Topic: Sinking in sunk costs
PM Clinic: Week 18 discussion summary
Compiled: 3/7/2005
The Situation:
My team was faced with the choice of buying expensive off-the-shelf software or writing
it in-house - we decided on the latter course since it was an important tool (a software
performance analyzer), was within the range of our expertise, and is something we expect
to customize in the future. After five months of development (a month beyond the initial
schedule), the product is still not working properly, and is significantly far away
from completion (another 8 weeks by current estimates). The in-house development costs
have already exceeded the costs of the off-the-shelf product.
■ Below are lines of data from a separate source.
Context: an optimization exercise on an open-source flow, tuned for small area, a short achievable clock period and few clock cycles per item. The choices shown serve that exercise and are no tape-out recipe.
Only simulation tests tie the RTL to the original design; equivalence was not proved.
No activity file was given, so power comes from the tool's default toggle rates.

## unique_value_list_table_unit
module unique_value_list_table_unit #(
  parameter int CAPACITY = 64
) (
  input  logic            clk,
  input  logic            rst,
  input  logic            start,
  output logic            busy,
  input  uvlt_pkg::req_t  req,
  output logic            done,
  output uvlt_pkg::rsp_t  rsp
);
  logic [CAPACITY-1:0] valid_q;
  logic [CAPACITY-1:0] shift;
  logic [CAPACITY-1:0] eq;
  logic                eq_last;
  uvlt_ctrl #(
    .CAPACITY (CAPACITY)
  ) u_ctrl (
    .clk   (clk),
    .rst   (rst),
    .start (start),
    .func  (req.func),
    .eq      (eq),
    .eq_last (eq_last),
    .valid_q (valid_q),
    .shift   (shift),
    .busy    (busy),
    .done  (done),
    .rsp   (rsp)
  );
  uvlt_datapath #(
    .CAPACITY (CAPACITY)
  ) u_datapath (
    .clk   (clk),
    .value   (req.value),
    .valid_q (valid_q),
    .shift   (shift),
    .eq      (eq),
    .eq_last (eq_last)
  );
endmodule
Size in the first run: about 10000 cells after synthesis, ~2200 flip-flops, ~55 I/O pins.
==> module uvlt_ctrl, before the edit <==
module uvlt_ctrl #(
  parameter int CAPACITY = 64
) (
  input  logic                clk,
  input  logic                rst,
  input  logic                start,
  input  logic [2:0]          func,
  input  logic [CAPACITY-1:0] eq,
  input  logic                eq_last,
  output logic [CAPACITY-1:0] valid_q,
  output logic [CAPACITY-1:0] shift,
  output logic                busy,
  output logic                done,
  output uvlt_pkg::rsp_t      rsp
);
  localparam int IW = $clog2(CAPACITY);
  localparam int CW = $clog2(CAPACITY + 1);
  localparam int GS = 8;                   
  localparam int NG = CAPACITY / GS;       
  logic [CW-1:0]       count;              
  logic                acc;
  logic                is_clear, is_search, is_insert, is_delete;
  logic                full;
  logic [CAPACITY-1:0] match;
  logic [NG-1:0]       gmatch;             
  logic                hit;
  logic [IW-1:0]       pos;
  logic [CAPACITY-1:0] below;              
  assign busy = 1'b0;
  assign acc  = start && !rst;
  assign is_clear  = (func == uvlt_pkg::FUNC_CLEAR);
  assign is_search = (func == uvlt_pkg::FUNC_SEARCH);
  assign is_insert = (func == uvlt_pkg::FUNC_INSERT);
  assign is_delete = (func == uvlt_pkg::FUNC_DELETE);
  logic [CAPACITY-1:0] valid;
  logic                app_q, rem_q, clr_q;
  always_comb begin
    if (clr_q)      valid = '0;
    else if (app_q) valid = {valid_q[CAPACITY-2:0], 1'b1};
    else if (rem_q) valid = {1'b0, valid_q[CAPACITY-1:1]};
    else            valid = valid_q;
  end
  assign full = valid[CAPACITY-1];
  logic          fwd;                      
  logic [IW-1:0] fwd_pos;
  always_comb begin
    for (int i = 0; i < CAPACITY; i++) begin
      if (shift[i]) match[i] = valid_q[i] && valid[i] && ((i + 1 < CAPACITY) ? eq[(i + 1) % CAPACITY] : 1'b0);
      else          match[i] = valid_q[i] && valid[i] && eq[i];
    end
  end
  assign fwd     = app_q && eq_last;
  assign fwd_pos = IW'(count - CW'(1));
  always_comb begin
    for (int g = 0; g < NG; g++) begin
      gmatch[g] = |match[g*GS +: GS];
    end
  end
  assign hit = (|gmatch) || fwd;
  always_comb begin
    pos = fwd ? fwd_pos : '0;
    for (int g = 0; g < NG; g++) begin
      if (gmatch[g]) pos[IW-1:$clog2(GS)] = pos[IW-1:$clog2(GS)] | ($clog2(NG))'(g);
    end
    for (int i = 0; i < CAPACITY; i++) begin
      if (match[i]) pos[$clog2(GS)-1:0] = pos[$clog2(GS)-1:0] | ($clog2(GS))'(i % GS);
    end
  end
  always_comb begin
    logic [NG-1:0] gbelow;
    gbelow[0] = 1'b0;
    for (int g = 1; g < NG; g++) begin
      gbelow[g] = gbelow[g-1] | gmatch[g-1];
    end
    for (int i = 0; i < CAPACITY; i++) begin
      below[i] = gbelow[i / GS] | (|(match[(i / GS) * GS +: GS] & GS'((2 << (i % GS)) - 1)))
               | (fwd && !valid_q[i]);
    end
  end
  logic [1:0]          st_hit, st_miss;
  logic [IW-1:0]       pos_miss;
  logic [CW-1:0]       cnt_hit, cnt_miss;
  logic                uses_pos;
  logic                hit_q;
  logic                pos_sel_q;
  logic [IW-1:0]       pos_q, pos_miss_q;
  logic [1:0]          st_hit_q, st_miss_q;
  logic [CW-1:0]       cnt_hit_q, cnt_miss_q;
  assign uses_pos = is_search || is_insert || is_delete;
  assign count    = hit_q ? cnt_hit_q : cnt_miss_q;
  always_comb begin
    st_hit     = uvlt_pkg::ST_OK;
    st_miss    = uvlt_pkg::ST_OK;
    pos_miss   = '0;
    cnt_hit    = count;
    cnt_miss   = count;
    if (is_clear) begin
      cnt_hit    = '0;
      cnt_miss   = '0;
    end else if (is_search) begin
      st_miss = uvlt_pkg::ST_MISSING;
    end else if (is_insert) begin
      st_hit = uvlt_pkg::ST_PRESENT;
      if (full) begin
        st_miss = uvlt_pkg::ST_FULL;
      end else begin
        pos_miss   = count[IW-1:0];
        cnt_miss   = count + CW'(1);
      end
    end else if (is_delete) begin
      st_miss   = uvlt_pkg::ST_MISSING;
      cnt_hit   = count - CW'(1);
    end
  end
  always_ff @(posedge clk) begin
    if (rst) begin
      shift   <= '0;
      valid_q <= '0;
      app_q   <= 1'b0;
      rem_q   <= 1'b0;
      clr_q   <= 1'b0;
    end else begin
      shift   <= (acc && is_delete) ? below : '0;
      valid_q <= valid;
      app_q   <= acc && !hit && is_insert && !full;
      rem_q   <= acc && hit && is_delete;
      clr_q   <= acc && is_clear;
    end
  end
  always_ff @(posedge clk) begin
    if (rst) begin
      hit_q      <= 1'b0;
      cnt_hit_q  <= '0;
      cnt_miss_q <= '0;
    end else if (acc) begin
      hit_q      <= hit;
      cnt_hit_q  <= cnt_hit;
      cnt_miss_q <= cnt_miss;
    end
  end
  always_ff @(posedge clk) begin
    if (rst) begin
      done <= 1'b0;
    end else begin
      done <= acc;
    end
  end
  always_ff @(posedge clk) begin
    pos_sel_q  <= hit && uses_pos;
    pos_q      <= pos;
    pos_miss_q <= pos_miss;
    st_hit_q   <= st_hit;
    st_miss_q  <= st_miss;
  end
  assign rsp.status   = hit_q ? st_hit_q : st_miss_q;
  assign rsp.position = pos_sel_q ? 6'(pos_q) : (hit_q ? 6'(0) : 6'(pos_miss_q));
  assign rsp.count    = 7'(count);
endmodule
When should the PM face
reality and persuade management to buy the product? Or should we throw good money after
bad and wrestle the in-house product to completion?
- Sinking in sunk costs, Vancouver BC
Advice:
- See the situation fixing a train wreck in progress.
- You still need to flesh out the plan for doing the work yourself. Only then can
you evaluate this approach vs. purchasing the off the shelf product.
- Kremer strongly recommended spending lots of time with the off the shelf program.
Once you've committed to it, it will be expensive to undo your choice. If you can,
beta test using the software in the real work environment and seriously evaluate it
before you commit to it.
- Berkun pointed out that all the MBA advice says to ignore sunk cost. You never throw
good money after bad. Make each decision on its own merits, not on what it will possibly
recover from past mistakes (or put another way, trying to undo mistakes is not the
same thing as progress).
- Make vs. Buy decisions should hinge on how central the software is to your organization.
If it's a core part of the business, you want to make and own. If it's a small part
of the business, you want to rent, borrow or outsource. (E.g. A good italian restaurant
should not buy pre-made tomato sauce, but might buy prepackaged silverware).